◆ Prompt
Look through the records below for the line holding "Crit-path slowest cell". Write it out exactly, with each following line through the line holding "Via density |".

*** Data for processing

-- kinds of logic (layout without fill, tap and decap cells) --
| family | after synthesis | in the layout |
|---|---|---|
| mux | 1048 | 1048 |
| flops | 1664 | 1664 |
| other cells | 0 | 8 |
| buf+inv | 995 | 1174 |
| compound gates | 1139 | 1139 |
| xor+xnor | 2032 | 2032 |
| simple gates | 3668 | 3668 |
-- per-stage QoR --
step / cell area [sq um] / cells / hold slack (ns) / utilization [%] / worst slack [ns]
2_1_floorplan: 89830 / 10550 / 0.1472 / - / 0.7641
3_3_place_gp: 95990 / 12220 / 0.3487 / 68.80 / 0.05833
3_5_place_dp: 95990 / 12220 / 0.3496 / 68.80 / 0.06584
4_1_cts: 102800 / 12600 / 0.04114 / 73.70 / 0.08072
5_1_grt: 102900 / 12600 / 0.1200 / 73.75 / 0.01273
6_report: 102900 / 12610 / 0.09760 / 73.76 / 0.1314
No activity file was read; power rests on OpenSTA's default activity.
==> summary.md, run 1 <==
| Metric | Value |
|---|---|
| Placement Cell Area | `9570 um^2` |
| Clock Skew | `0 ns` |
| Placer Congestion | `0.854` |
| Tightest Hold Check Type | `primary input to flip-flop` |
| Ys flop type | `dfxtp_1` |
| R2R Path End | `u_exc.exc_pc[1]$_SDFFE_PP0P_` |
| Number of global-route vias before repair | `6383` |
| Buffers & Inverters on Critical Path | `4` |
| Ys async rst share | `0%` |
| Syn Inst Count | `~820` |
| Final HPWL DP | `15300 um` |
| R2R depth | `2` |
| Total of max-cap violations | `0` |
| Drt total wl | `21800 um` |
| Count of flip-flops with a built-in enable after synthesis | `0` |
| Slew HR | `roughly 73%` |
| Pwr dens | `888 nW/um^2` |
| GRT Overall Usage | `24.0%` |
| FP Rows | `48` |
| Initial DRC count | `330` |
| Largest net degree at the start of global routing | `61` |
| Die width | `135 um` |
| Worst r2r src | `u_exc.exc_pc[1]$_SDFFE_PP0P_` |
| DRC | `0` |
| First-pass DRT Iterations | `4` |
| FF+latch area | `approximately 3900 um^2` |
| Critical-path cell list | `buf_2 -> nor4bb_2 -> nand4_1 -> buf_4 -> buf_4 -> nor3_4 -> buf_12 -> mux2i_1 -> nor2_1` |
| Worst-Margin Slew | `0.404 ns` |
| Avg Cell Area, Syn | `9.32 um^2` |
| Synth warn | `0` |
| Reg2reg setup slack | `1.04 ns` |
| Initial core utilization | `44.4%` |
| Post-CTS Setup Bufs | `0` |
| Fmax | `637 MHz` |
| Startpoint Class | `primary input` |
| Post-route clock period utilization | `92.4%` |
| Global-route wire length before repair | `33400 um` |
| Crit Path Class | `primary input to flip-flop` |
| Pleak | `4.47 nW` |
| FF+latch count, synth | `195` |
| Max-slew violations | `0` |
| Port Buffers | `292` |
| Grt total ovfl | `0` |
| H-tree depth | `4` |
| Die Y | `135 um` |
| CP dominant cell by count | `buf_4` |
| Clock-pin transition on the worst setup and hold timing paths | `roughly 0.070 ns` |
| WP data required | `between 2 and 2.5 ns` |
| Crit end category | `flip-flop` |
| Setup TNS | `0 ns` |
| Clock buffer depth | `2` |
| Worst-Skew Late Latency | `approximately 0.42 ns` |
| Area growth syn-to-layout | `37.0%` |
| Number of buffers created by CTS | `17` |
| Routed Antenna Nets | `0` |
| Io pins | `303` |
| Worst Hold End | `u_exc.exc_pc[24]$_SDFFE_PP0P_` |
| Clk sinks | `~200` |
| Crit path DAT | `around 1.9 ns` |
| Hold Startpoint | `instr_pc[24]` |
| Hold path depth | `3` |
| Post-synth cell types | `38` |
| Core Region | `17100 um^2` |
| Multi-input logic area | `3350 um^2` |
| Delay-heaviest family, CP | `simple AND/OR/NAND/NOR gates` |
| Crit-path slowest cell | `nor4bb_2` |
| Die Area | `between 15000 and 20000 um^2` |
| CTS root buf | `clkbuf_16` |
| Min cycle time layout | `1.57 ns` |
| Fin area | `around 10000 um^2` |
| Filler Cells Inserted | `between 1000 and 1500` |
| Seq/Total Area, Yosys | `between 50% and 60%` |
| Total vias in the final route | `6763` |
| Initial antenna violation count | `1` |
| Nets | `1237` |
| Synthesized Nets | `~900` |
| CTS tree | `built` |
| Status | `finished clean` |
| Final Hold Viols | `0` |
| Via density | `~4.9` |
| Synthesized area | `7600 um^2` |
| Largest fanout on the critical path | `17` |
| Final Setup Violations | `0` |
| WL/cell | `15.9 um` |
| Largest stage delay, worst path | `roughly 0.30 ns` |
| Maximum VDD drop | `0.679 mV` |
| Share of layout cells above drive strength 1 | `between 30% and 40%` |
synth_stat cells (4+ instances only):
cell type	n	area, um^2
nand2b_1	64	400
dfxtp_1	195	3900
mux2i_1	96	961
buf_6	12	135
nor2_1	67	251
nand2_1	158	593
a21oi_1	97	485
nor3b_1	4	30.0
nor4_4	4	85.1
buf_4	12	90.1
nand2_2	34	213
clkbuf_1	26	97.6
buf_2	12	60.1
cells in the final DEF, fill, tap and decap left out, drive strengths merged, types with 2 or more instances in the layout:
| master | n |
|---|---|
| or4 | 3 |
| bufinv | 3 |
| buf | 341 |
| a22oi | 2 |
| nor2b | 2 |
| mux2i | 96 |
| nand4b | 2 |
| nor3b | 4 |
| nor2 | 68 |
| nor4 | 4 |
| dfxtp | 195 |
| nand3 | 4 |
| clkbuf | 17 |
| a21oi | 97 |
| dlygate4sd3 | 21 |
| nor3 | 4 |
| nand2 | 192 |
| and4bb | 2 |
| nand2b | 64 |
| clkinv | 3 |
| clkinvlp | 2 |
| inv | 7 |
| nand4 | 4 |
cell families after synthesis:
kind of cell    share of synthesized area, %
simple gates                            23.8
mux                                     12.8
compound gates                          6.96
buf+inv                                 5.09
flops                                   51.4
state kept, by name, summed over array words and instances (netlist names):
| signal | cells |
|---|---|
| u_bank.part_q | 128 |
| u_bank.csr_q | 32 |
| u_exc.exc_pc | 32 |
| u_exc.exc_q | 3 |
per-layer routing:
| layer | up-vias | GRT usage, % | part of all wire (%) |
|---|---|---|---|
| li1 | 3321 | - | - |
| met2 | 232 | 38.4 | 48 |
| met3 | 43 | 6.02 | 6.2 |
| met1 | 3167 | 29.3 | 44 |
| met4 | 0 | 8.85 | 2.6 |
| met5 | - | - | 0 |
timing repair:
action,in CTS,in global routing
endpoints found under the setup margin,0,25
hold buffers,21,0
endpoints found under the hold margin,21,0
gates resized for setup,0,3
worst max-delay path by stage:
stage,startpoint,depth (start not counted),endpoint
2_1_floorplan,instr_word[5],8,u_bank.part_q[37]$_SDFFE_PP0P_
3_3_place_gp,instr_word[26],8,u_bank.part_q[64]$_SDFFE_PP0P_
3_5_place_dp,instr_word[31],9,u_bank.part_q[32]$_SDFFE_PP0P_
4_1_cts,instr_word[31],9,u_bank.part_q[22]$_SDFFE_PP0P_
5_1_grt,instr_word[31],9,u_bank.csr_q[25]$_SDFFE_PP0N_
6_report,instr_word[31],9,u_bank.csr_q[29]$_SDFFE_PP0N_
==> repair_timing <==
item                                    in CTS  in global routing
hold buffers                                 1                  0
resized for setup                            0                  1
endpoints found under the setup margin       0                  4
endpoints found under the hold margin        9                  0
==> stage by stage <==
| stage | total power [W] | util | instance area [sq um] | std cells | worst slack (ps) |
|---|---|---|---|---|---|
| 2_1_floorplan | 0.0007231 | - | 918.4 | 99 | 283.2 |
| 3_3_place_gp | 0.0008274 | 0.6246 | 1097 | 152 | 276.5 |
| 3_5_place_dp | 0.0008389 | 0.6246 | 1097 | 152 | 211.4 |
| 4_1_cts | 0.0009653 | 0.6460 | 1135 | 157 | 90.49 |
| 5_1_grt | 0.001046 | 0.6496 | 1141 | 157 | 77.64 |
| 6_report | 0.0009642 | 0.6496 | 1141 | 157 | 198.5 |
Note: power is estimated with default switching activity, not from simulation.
**src/rtl/hwc_pkg.sv**
```systemverilog
`timescale 1ns/1ps
// Shared types for the halt and wake controller.
// Assumes a two-bit step command is enough for the fetch unit.
package hwc_pkg;
    typedef enum logic [1:0] {
        CMD_NONE     = 2'b00,
        CMD_FETCH    = 2'b01,
        CMD_STALL    = 2'b10,
        CMD_DISPATCH = 2'b11
    } step_cmd_e;
endpackage

```
**src/rtl/hwc_prio_enc.sv**
```systemverilog
`timescale 1ns/1ps
// Fixed-priority encoder: bit 0 wins. Gives a one-hot grant and its index.
// Assumes N >= 2.
module hwc_prio_enc #(
    parameter int N  = 5,
    localparam int IW = $clog2(N)
) (
    input  logic [N-1:0]  req_i,
    output logic          any_o,
    output logic [N-1:0]  grant_o,
    output logic [IW-1:0] idx_o
);
    logic [N:0] seen;
    assign seen[0] = 1'b0;

    // Ripple chain: a request is granted only if no lower bit requested.
    for (genvar g = 0; g < N; g++) begin : g_chain
        assign grant_o[g]  = req_i[g] & ~seen[g];
        assign seen[g + 1] = seen[g] | req_i[g];
    end

    assign any_o = seen[N];

    // Convert the one-hot grant into a binary index.
    always_comb begin
        idx_o = '0;
        for (int i = 0; i < N; i++) begin
            if (grant_o[i]) idx_o = IW'(i);
        end
    end
endmodule

```
**src/rtl/hwc_dispatch_seq.sv**
```systemverilog
`timescale 1ns/1ps
// Dispatch sequencer: after start_i it runs CYC-1 further cycles.
// It pushes the return PC high byte then low byte, then loads the vector.
// Assumes CYC >= 4 and a 16-bit PC.
module hwc_dispatch_seq #(
    parameter int CYC  = 5,
    parameter int PC_W = 16,
    localparam int CW  = $clog2(CYC)
) (
    input  logic            clk,
    input  logic            rst_n,
    input  logic            start_i,
    input  logic [PC_W-1:0] ret_pc_i,
    input  logic [PC_W-1:0] vec_i,
    output logic            busy_o,
    output logic            push_we_o,
    output logic [7:0]      push_data_o,
    output logic            pc_load_o,
    output logic [PC_W-1:0] vec_o
);
    localparam logic [CW-1:0] PH_HI   = CW'(CYC - 3);
    localparam logic [CW-1:0] PH_LO   = CW'(CYC - 2);
    localparam logic [CW-1:0] PH_LAST = CW'(CYC - 1);

    logic [CW-1:0]   cnt_q;
    logic [PC_W-1:0] ret_q;
    logic [PC_W-1:0] vec_q;

    // Phase counter: zero means idle, 1..CYC-1 are the busy phases.
    always_ff @(posedge clk) begin
        if (!rst_n)                         cnt_q <= '0;
        else if (start_i)                   cnt_q <= CW'(1);
        else if (cnt_q == PH_LAST)          cnt_q <= '0;
        else if (cnt_q != '0)               cnt_q <= cnt_q + CW'(1);
    end

    // Capture the return address and vector when a dispatch begins.
    always_ff @(posedge clk) begin
        if (!rst_n) begin
            ret_q <= '0;
            vec_q <= '0;
        end else if (start_i) begin
            ret_q <= ret_pc_i;
            vec_q <= vec_i;
        end
    end

    assign busy_o      = (cnt_q != '0);
    assign push_we_o   = (cnt_q == PH_HI) || (cnt_q == PH_LO);
    assign push_data_o = (cnt_q == PH_HI) ? ret_q[PC_W-1 -: 8] : ret_q[7:0];
    assign pc_load_o   = (cnt_q == PH_LAST);
    assign vec_o       = vec_q;
endmodule

```
**src/rtl/hwc_halt_fsm.sv**
```systemverilog
`timescale 1ns/1ps
// Halt state and step command decision.
// Pending interrupts are judged before any stall or fetch.
// Assumes op_halt_i is a one-cycle strobe for a fetched halt opcode.
module hwc_halt_fsm
    import hwc_pkg::*;
(
    input  logic      clk,
    input  logic      rst_n,
    input  logic      step_i,
    input  logic      busy_i,
    input  logic      pend_i,
    input  logic      ime_i,
    input  logic      op_halt_i,
    output logic      take_o,
    output logic      halted_o,
    output logic      hold_o,
    output step_cmd_e cmd_o
);
    logic halted_q;
    logic bug_q;
    logic wake;
    logic enter;
    logic bug_set;
    logic free_step;

    // Decide the step outcome from the pending state first.
    always_comb begin
        free_step = step_i && !busy_i;
        take_o    = free_step && pend_i && ime_i;
        wake      = free_step && pend_i && !ime_i && halted_q;
        enter     = op_halt_i && !busy_i && !take_o && !halted_q && !(pend_i && !ime_i);
        bug_set   = op_halt_i && !busy_i && !take_o && !halted_q && pend_i && !ime_i;
        if (busy_i || take_o)         cmd_o = CMD_DISPATCH;
        else if (!step_i)             cmd_o = CMD_NONE;
        else if (halted_q && !pend_i) cmd_o = CMD_STALL;
        else                          cmd_o = CMD_FETCH;
    end

    // Halted flag: set by a halt opcode, cleared by any wake.
    always_ff @(posedge clk) begin
        if (!rst_n)            halted_q <= 1'b0;
        else if (take_o || wake) halted_q <= 1'b0;
        else if (enter)        halted_q <= 1'b1;
    end

    // Quirk flag: marks the next fetch as a non-advancing one.
    always_ff @(posedge clk) begin
        if (!rst_n)         bug_q <= 1'b0;
        else if (bug_set)   bug_q <= 1'b1;
        else if (free_step) bug_q <= 1'b0;
    end

    assign halted_o = halted_q;
    assign hold_o   = bug_q && (cmd_o == CMD_FETCH);
endmodule

```
**src/rtl/halt_wake_ctrl.sv**
```systemverilog
`timescale 1ns/1ps
// Halt and interrupt wake controller, top level.
// Combines source priority, the halt state and the dispatch sequencer.
// Assumes NUM_SRC <= REG_W and a 16-bit program counter.
module halt_wake_ctrl
    import hwc_pkg::*;
#(
    parameter int          NUM_SRC      = 5,
    parameter int          REG_W        = 8,
    parameter int          PC_W         = 16,
    parameter int          DISPATCH_CYC = 5,
    parameter int          VEC_STRIDE   = 8,
    parameter logic [15:0] VEC_BASE     = 16'h0040,
    parameter logic [7:0]  HALT_OPCODE  = 8'h76
) (
    input  logic               clk,
    input  logic               rst_n,
    input  logic               step_i,
    input  logic               opcode_valid_i,
    input  logic [7:0]         opcode_i,
    input  logic [REG_W-1:0]   ie_i,
    input  logic [REG_W-1:0]   if_i,
    input  logic               ime_i,
    input  logic [PC_W-1:0]    pc_i,
    output logic [1:0]         cmd_o,
    output logic               halted_o,
    output logic               pc_hold_o,
    output logic [NUM_SRC-1:0] clr_if_o,
    output logic               clr_ime_o,
    output logic               push_we_o,
    output logic [7:0]         push_data_o,
    output logic               pc_load_o,
    output logic [PC_W-1:0]    vector_o
);
    localparam int IW = $clog2(NUM_SRC);

    logic [NUM_SRC-1:0] pend_vec;
    logic [NUM_SRC-1:0] grant;
    logic [IW-1:0]      idx;
    logic               pend_any;
    logic               take;
    logic               busy;
    logic [PC_W-1:0]    vec_next;
    step_cmd_e          cmd;
    logic               unused_hi;

    // Only the low source bits take part in any comparison.
    assign pend_vec  = ie_i[NUM_SRC-1:0] & if_i[NUM_SRC-1:0];
    assign unused_hi = ^{ie_i[REG_W-1:NUM_SRC], if_i[REG_W-1:NUM_SRC]};

    hwc_prio_enc #(.N(NUM_SRC)) u_prio (
        .req_i   (pend_vec),
        .any_o   (pend_any),
        .grant_o (grant),
        .idx_o   (idx)
    );

    // Vector address for the winning source.
    assign vec_next = PC_W'(VEC_BASE) + PC_W'(idx) * PC_W'(VEC_STRIDE);

    hwc_halt_fsm u_fsm (
        .clk       (clk),
        .rst_n     (rst_n),
        .step_i    (step_i),
        .busy_i    (busy),
        .pend_i    (pend_any),
        .ime_i     (ime_i),
        .op_halt_i (opcode_valid_i && (opcode_i == HALT_OPCODE)),
        .take_o    (take),
        .halted_o  (halted_o),
        .hold_o    (pc_hold_o),
        .cmd_o     (cmd)
    );

    hwc_dispatch_seq #(.CYC(DISPATCH_CYC), .PC_W(PC_W)) u_seq (
        .clk         (clk),
        .rst_n       (rst_n),
        .start_i     (take),
        .ret_pc_i    (pc_i),
        .vec_i       (vec_next),
        .busy_o      (busy),
        .push_we_o   (push_we_o),
        .push_data_o (push_data_o),
        .pc_load_o   (pc_load_o),
        .vec_o       (vector_o)
    );

    assign cmd_o     = cmd;
    assign clr_if_o  = take ? grant : '0;
    assign clr_ime_o = take;
endmodule

```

******

◆ Solution for this problem
| Crit-path slowest cell | `nor4bb_2` |
| Die Area | `between 15000 and 20000 um^2` |
| CTS root buf | `clkbuf_16` |
| Min cycle time layout | `1.57 ns` |
| Fin area | `around 10000 um^2` |
| Filler Cells Inserted | `between 1000 and 1500` |
| Seq/Total Area, Yosys | `between 50% and 60%` |
| Total vias in the final route | `6763` |
| Initial antenna violation count | `1` |
| Nets | `1237` |
| Synthesized Nets | `~900` |
| CTS tree | `built` |
| Status | `finished clean` |
| Final Hold Viols | `0` |
| Via density | `~4.9` |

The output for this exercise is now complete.